Blogia
EL MUNDO DEL IDIOTA

Elmundodelidiota 1

Elmundodelidiota 1

Como cada mañana esperaba ansioso que mi dulce princesa apareciera por el menú de ese estúpido programa de Windows. Me resultaba realmente patético hablar con ella a través de una máquina. Siempre me ha parecido que el mundo de Internet a parte de estar cargado de pornografía degradante, hace que la gente se comporte como estúpidos, pues parece que la comunicación reside en ponerse delante de una máquina para poder mostrar alguien que no son o en su defecto quienes realmente son y no son capaces de mostrar sin una barrera que les impida que les golpeen en la frente. Gente, millones de personas buscando desesperadamente sentir algo en un mundo que cada vez está más vacío y lleno de historias solitarias, donde el miedo y el materialismo están convirtiendo al ser humano del primer mundo en pobres o ricos infelices, ¿qué estamos haciendo mal?.

 

Cuando por fin apareció se me iluminó la cara de imbécil que suelo tener cuando llego del trabajo. Aún a pesar de que sabía que ella no quería ningún tipo de relación conmigo, yo sabía que en el fondo de su corazón había un pedazo de mí. Sabía que había labrado una delicada huella y la había hecho más fuerte. No sé porque llegó lo nuestro a su fin, pero supongo que la culpa fue mía, siempre consigo destruir todo lo que construyo, es un rasgo que llevo años tratando de arreglar pero aunque quiera no lo consigo. Quizás, lo peor que hice durante aquel tiempo fue dejar de ser yo mismo para convertirme en lo que yo creía que ella esperaba que fuera; tonto de mí llevo la etiqueta de víctima colgada en la espalda.

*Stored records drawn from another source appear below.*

From an optimization exercise on the open Yosys and OpenROAD flow, aimed at small area, a short achievable clock period and few clock cycles; shortcuts taken in it are not production practice. Only simulation tests tie the RTL to the original design; equivalence was not proved.

==> flow/design.v (excerpt) <==
module axi_matrix_accelerator #(
    parameter ADDR_W = 32,
    parameter DATA_W = 32
) (
    input  logic clk,
    input  logic rst_n,
    input  logic [ADDR_W-1:0] s_axi_awaddr,
    input  logic        s_axi_awvalid,
    output logic        s_axi_awready,
    input  logic [DATA_W-1:0] s_axi_wdata,
    input  logic        s_axi_wvalid,
    output logic        s_axi_wready,
    output logic        s_axi_bvalid,
    output logic [1:0]  s_axi_bresp,
    input  logic        s_axi_bready,
    input  logic [ADDR_W-1:0] s_axi_araddr,
    input  logic        s_axi_arvalid,
    output logic        s_axi_arready,
    output logic [DATA_W-1:0] s_axi_rdata,
    output logic [1:0]  s_axi_rresp,
    output logic        s_axi_rvalid,
    input  logic        s_axi_rready,
    input  logic [DATA_W-1:0] s_axis_a_tdata,
    input  logic        s_axis_a_tvalid,
    output logic        s_axis_a_tready,
    input  logic        s_axis_a_tlast,
    input  logic [DATA_W-1:0] s_axis_b_tdata,
    input  logic        s_axis_b_tvalid,
    output logic        s_axis_b_tready,
    input  logic        s_axis_b_tlast,
    output logic [DATA_W-1:0] m_axis_c_tdata,
    output logic        m_axis_c_tvalid,
    input  logic        m_axis_c_tready,
    output logic        m_axis_c_tlast
);
Size: roughly 2,900 cells after synthesis, about 800 flip-flops, ~250 I/O pins.
clock: 11.0 ns
lec_check: 0
cap_margin: 20
core_margin: 2
core_utilization: 45
cts_buf_list: sky130_fd_sc_hd__clkbuf_16
cts_cluster_diameter: 150
cts_cluster_size: 30
slew_margin: 20
standard.sh (not shown) runs the stock make flow with config.mk's settings and CLKGATE_MAP_FILE= SYNTH_SCRIPT=/design/flow/synth_recipe.tcl, a recipe that flattens the netlist after the stock synthesis.
==> flow/flow/run.sh <==
#!/bin/bash
# The standard layout (the standard.sh, unchanged synthesis), with
#  - the port buffers made of sky130_fd_sc_hd__buf_2 (ORFS otherwise picks a
#    delay cell); every port still gets its buffer.
# make's output goes to make_finish.log; each step's full log stays in orfs/logs/.
set -euo pipefail
MARGIN=$(cat flow/margin.txt)
bash standard.sh SETUP_SLACK_MARGIN=$MARGIN \
    "BUFFER_PORTS_ARGS=-buffer_cell sky130_fd_sc_hd__buf_2" finish > make_finish.log 2>&1
==> flow/flow/margin.txt <==
7.0
The baseline went through all stages and came out clean.
Testbench counts at the start, summed over its fixed seeds: cycles 9,492.
Change:
CORE_UTILIZATION = 60   (was 45)
CTS_CLUSTER_DIAMETER = 120   (was 150)
CTS_CLUSTER_SIZE = 22   (was 30)
- The new run finished with timing, DRC and antenna clean
- final cell count shrinks by about 6.4%
- global-route usage grows by 6.6 points
- synthesized area does not change
Background: an optimization exercise with open tools, aiming at small area, a short achievable clock period and few clock cycles. Do not read the settings as production practice. At most, simulation tests tie the RTL to the original design; equivalence was not proved.

==> run Y <==
==> flow/design.v (excerpt) <==
module MyDesign (
  input  wire        dut_run,
  output reg         dut_busy,
  input  wire        reset_b,
  input  wire        clk,
  output wire        input_sram_write_enable,
  output wire [11:0] input_sram_write_addresss,
  output wire [15:0] input_sram_write_data,
  output reg  [11:0] input_sram_read_address,
  input  wire [15:0] input_sram_read_data,
  output reg         output_sram_write_enable,
  output reg  [11:0] output_sram_write_addresss,
  output reg  [15:0] output_sram_write_data,
  output wire [11:0] output_sram_read_address,
  input  wire [15:0] output_sram_read_data,
  output wire        scratchpad_sram_write_enable,
  output wire [11:0] scratchpad_sram_write_addresss,
  output wire [15:0] scratchpad_sram_write_data,
  output wire [11:0] scratchpad_sram_read_address,
  input  wire [15:0] scratchpad_sram_read_data,
  output wire        weights_sram_write_enable,
  output wire [11:0] weights_sram_write_addresss,
  output wire [15:0] weights_sram_write_data,
  output wire [11:0] weights_sram_read_address,
  input  wire [15:0] weights_sram_read_data
);
make LEC_CHECK=0 CAP_MARGIN=20 CORE_MARGIN=2 CORE_UTILIZATION=40 PLACE_DENSITY=0.6 SETUP_SLACK_MARGIN=4.5 SLEW_MARGIN=20 finish   # period 8.5 ns
run.sh (not shown) runs the stock make flow with config.mk's settings and CLKGATE_MAP_FILE= SYNTH_SCRIPT=/design/flow/synth_recipe.tcl, a recipe that flattens the netlist after the stock synthesis.
==> run X: changes against run Y <==
--- a/flow/config.mk
+++ b/flow/config.mk
@@ -8,6 +8,6 @@
 export CAP_MARGIN = 20
 export CORE_MARGIN = 2
-export CORE_UTILIZATION = 40
-export PLACE_DENSITY = 0.6
+export CORE_UTILIZATION = 55
+export PLACE_DENSITY = 0.75
 export SETUP_SLACK_MARGIN = 4.5
 export SLEW_MARGIN = 20
==> run summary <==
setup slack after placement 4090 ps; status timing/DRC/antenna clean; critical path's largest stage delay 600 ps; Worst slew margin 23.6%; fraction of final layout cells with drive strength greater than 1 9.16%; signal arrival time at the worst endpoint 4410 ps; source of the worst hold timing path l4$_DFF_P_; DIE WIDTH 292 um; antenna cells 1; crit path launch xs1[22]$_DFF_P_; fraction of standard cell area in multi-input logic 51.0%
# the run above: run Y
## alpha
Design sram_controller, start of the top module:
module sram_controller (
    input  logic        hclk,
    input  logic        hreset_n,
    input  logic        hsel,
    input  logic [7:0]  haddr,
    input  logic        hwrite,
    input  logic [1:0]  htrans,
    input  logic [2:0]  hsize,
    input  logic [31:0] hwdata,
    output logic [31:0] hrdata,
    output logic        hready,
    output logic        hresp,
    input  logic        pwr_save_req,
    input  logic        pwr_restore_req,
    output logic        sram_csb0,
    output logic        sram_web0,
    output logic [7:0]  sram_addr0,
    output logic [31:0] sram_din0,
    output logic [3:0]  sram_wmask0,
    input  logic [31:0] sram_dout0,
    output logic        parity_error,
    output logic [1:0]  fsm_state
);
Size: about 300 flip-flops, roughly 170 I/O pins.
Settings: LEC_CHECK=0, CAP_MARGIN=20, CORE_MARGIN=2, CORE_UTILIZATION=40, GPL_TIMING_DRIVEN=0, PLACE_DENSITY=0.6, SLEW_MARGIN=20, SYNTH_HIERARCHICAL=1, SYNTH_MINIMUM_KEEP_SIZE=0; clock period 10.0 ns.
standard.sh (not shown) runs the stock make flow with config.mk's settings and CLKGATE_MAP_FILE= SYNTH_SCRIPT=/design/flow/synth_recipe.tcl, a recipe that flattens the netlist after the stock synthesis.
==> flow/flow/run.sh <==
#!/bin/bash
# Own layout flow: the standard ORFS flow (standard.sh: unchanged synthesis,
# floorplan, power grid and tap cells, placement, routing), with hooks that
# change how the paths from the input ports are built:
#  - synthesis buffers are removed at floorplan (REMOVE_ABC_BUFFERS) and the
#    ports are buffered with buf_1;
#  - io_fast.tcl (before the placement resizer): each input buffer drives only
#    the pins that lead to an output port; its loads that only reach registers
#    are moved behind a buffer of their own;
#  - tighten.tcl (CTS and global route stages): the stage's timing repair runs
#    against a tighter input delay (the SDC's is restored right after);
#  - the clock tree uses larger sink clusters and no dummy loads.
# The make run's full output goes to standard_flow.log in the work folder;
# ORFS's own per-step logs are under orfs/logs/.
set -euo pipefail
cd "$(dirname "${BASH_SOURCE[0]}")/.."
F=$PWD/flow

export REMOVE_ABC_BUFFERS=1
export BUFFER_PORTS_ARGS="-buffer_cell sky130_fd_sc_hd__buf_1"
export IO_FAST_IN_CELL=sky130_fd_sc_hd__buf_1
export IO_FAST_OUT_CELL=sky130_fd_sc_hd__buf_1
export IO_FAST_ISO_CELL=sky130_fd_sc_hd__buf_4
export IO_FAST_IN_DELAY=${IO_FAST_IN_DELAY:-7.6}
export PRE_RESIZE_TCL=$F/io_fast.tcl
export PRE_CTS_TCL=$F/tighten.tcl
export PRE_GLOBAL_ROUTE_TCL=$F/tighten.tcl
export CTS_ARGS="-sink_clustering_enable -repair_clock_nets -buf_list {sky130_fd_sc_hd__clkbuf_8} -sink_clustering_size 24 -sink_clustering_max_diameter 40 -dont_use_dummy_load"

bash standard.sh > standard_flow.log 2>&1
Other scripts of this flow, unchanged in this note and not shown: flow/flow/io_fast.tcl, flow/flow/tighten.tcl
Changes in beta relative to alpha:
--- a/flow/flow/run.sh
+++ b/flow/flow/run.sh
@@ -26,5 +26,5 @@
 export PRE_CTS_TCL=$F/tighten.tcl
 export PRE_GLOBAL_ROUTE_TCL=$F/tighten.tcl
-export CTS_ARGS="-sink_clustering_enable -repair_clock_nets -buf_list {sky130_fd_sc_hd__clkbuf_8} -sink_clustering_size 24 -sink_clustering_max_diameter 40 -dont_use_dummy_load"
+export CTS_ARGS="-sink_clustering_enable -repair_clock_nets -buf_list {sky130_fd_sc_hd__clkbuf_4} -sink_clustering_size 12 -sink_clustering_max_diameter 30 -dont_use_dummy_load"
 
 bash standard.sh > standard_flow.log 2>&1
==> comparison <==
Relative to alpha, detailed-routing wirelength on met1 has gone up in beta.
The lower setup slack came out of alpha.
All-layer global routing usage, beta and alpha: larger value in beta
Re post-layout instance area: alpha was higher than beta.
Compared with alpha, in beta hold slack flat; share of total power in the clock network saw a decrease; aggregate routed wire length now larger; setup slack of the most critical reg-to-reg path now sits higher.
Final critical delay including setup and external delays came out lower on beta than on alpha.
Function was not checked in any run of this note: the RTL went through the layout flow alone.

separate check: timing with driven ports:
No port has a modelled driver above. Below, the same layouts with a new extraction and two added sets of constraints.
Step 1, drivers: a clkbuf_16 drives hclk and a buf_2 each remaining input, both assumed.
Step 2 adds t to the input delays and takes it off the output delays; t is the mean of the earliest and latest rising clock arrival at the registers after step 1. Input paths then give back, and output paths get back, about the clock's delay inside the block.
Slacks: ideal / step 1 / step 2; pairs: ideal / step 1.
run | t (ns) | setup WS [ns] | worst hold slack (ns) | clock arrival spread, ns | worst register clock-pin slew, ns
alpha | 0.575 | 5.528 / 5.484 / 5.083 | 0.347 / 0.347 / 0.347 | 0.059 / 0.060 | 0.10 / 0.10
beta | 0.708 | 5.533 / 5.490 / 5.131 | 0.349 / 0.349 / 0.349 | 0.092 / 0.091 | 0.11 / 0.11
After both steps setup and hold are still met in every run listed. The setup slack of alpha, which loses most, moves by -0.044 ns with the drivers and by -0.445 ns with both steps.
This design comes from an exercise in tuning for small area and a short achievable clock period on the open sky130 flow, not from production work.
Function was checked by simulation only, so behaviour that the tests miss may differ from the original.
Power is estimated from default activity; no workload was simulated.

==> flow/design.v, too long to show whole: its modules and the start of the top module <==
// module alucontrol: 41 lines
// module mdarr: 2988 lines
// module rca: 18 lines
// module alu: 41 lines
// module ex_stage: 122 lines
module ex_stage (
	input wire clk,
	input wire reset,
	input wire we,
	output wire [4:0] reg_probe,
	output wire [31:0] data_probe,
	output wire write_probe,
	input wire alu_s,
	input wire alu_t,
	input wire alu_op,
	input wire dst_reg,
	input wire is_link,
	input wire is_jump,
	input wire dst_jump,
	input wire [31:0] pc_jump,
	input wire [31:0] pc_next,
	input wire [31:0] data_s,
	input wire [31:0] data_t,
	input wire [31:0] data_c0,
	input wire [5:0] opcode,
	input wire [5:0] funct,
	input wire [4:0] reg_s,
	input wire [4:0] reg_t,
	input wire [4:0] reg_d,
	input wire is_branch,
	input wire mem_read,
	input wire mem_write,
	input wire mem_type,
	input wire mem_to_reg,
	input wire reg_write,
	input wire [31:0] immediate,
	output reg is_branch_out,
	output reg [31:0] pc_branch,
	output reg is_jump_out,
	output reg [31:0] pc_jump_out,
	output reg alu_zero,
	output reg mem_read_out,
	output reg mem_write_out,
	output reg mem_type_out,
	output reg mem_to_reg_out,
	output reg [31:0] alu_out,
	output reg [31:0] data_t_out,
	output reg [4:0] reg_addr,
	output reg reg_write_out
);
  // ...
==> flow/flow/run.sh <==
#!/bin/bash
# Standard ORFS layout (the standard.sh, unchanged synthesis) with two changes:
#  - after synthesis, every combinational cell is swapped to the smallest-area cell of
#    its own family (same function and pins, e.g. nand2_4 -> nand2_1); the placer's
#    repair_design still sizes up what slew or load limits need;
#  - the port buffers that global placement inserts use buf_1 instead of a delay-cell buffer.
set -euo pipefail
W=$PWD
R=$W/orfs/results/$FLOW_PLATFORM/ex_stage/base
bash standard.sh synth > flow_synth.log 2>&1
cat > "$W/downsize_run.tcl" <<EOT
read_db $R/1_synth.odb
source $W/flow/downsize.tcl
downsize_all
write_db $R/1_synth.odb
EOT
openroad -no_init -exit "$W/downsize_run.tcl" > downsize.log 2>&1
bash standard.sh 'BUFFER_PORTS_ARGS=-buffer_cell sky130_fd_sc_hd__buf_1' finish > flow_make.log 2>&1
==> flow/flow/downsize.tcl <==
# Swap every combinational cell to the smallest-area cell of the same family (same function,
# same pins): sky130_fd_sc_hd__<base>_<N> -> the <base>_<M> with least area. Flip-flops stay.
proc downsize_all {} {
  set db [ord::get_db]
  set masters {}
  foreach lib [$db getLibs] {
    foreach m [$lib getMasters] { lappend masters $m }
  }
  array set best {}
  foreach m $masters {
    set n [$m getName]
    if {![regexp {^(sky130_fd_sc_hd__[a-z0-9]+)_([0-9]+)$} $n -> base sz]} { continue }
    set a [expr {[$m getWidth] * [$m getHeight]}]
    if {![info exists best($base)] || $a < [lindex $best($base) 1]} { set best($base) [list $m $a] }
  }
  set n 0
  foreach inst [[ord::get_db_block] getInsts] {
    set m [$inst getMaster]
    set name [$m getName]
    if {![regexp {^(sky130_fd_sc_hd__[a-z0-9]+)_([0-9]+)$} $name -> base sz]} { continue }
    if {[regexp {df|dl|edf|sdf|tap|fill|decap|conb|clkdly|dlygate|dlymetal} $base]} { continue }
    if {![info exists best($base)]} { continue }
    set bm [lindex $best($base) 0]
    if {[$bm getName] ne $name} {
      if {[$inst swapMaster $bm]} { incr n }
    }
  }
  puts "downsize_all: swapped $n instances"
}
==> flow/standard.sh <==
#!/bin/bash
# synth_recipe.tcl (not shown) runs the flow's synth.tcl, then flattens the netlist and writes it again
# the make line also repeats each setting of config.mk as NAME=value (left out here)
make -C /OpenROAD-flow-scripts/flow DESIGN_CONFIG=/design/flow/config.mk WORK_HOME=/design/flow/orfs CLKGATE_MAP_FILE= SYNTH_SCRIPT=/design/flow/synth_recipe.tcl "${@:-finish}"
==> flow/config.mk <==
export PLATFORM = sky130hd
export DESIGN_NAME = ex_stage
export DESIGN_NICKNAME = ex_stage
export VERILOG_FILES = /design/flow/design.v
export SDC_FILE = /design/flow/constraint.sdc
export NUM_CORES = 4
export LEC_CHECK = 0
export ABC_AREA = 1
export CAP_MARGIN = 20
export CORE_MARGIN = 2
export CORE_UTILIZATION = 70
export CTS_CLUSTER_DIAMETER = 50
export CTS_CLUSTER_SIZE = 10
export PLACE_DENSITY = 0.8
export SLEW_MARGIN = 20
==> flow/constraint.sdc <==
create_clock -name core_clock -period 600.0 [get_ports {clk}]
set_input_delay 120.0000 -clock core_clock [delete_from_list [all_inputs] [get_ports {clk}]]
set_output_delay 120.0000 -clock core_clock [all_outputs]
set_load 0.01 [all_outputs]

Y así otra mañana más pasaba mientras las responsabilidades revoloteaban en mi cabeza como si de pequeñas mariposas de colores se trataran. Nada nuevo, pero como siempre era capaz de apartarlas durante un rato para decirle lo mucho que la extraño.

 

Los bares son uno de mis lugares preferidos, en ellos la gente suele disfrutar hablando de lo que le ha ocurrido o espera que le ocurra para poder ser feliz, mientras que en realidad ya lo suelen estar siendo porque pueden contárselo a alguien, y es que, las personas que suelen acudir solas a los bares suelen ser borrachos buscando una oreja a la que contar sus penas; pobres camareros.

 

Aquella tarde me reuní con un amigo, pero uno de verdad, no estoy hablando de personas maliciosas que se acercan a ti por interés común, hablo de un amigo con mayúsculas, una de esas personas por las que harías cualquier cosa. Es curioso pero en la ciudad en la que vivo he llegado a conocer a todo tipo de personas y he estado en un montón de círculos de “amistades”. Al parecer la amistad en estos tiempos se trata de juntarse con aquellas personas que son de un mismo nivel socio-económico e ideológico, de tal forma que podemos encontrar grupos reducidos donde la mayoría abogan por predicar las mismas estupideces que les hacen felices a todos y así poder criticar a quién no lo comparte, excusa perfecta para poder marginar las posibles nuevas incorporaciones al grupo y así no tener que dar explicaciones de su porqué. Yo como afortunado que me siento he conseguido conocer a dos de las personas más maravillosas del mundo, que a pesar de no parecernos en nada sabemos que nuestras manos estarán siempre tendidas.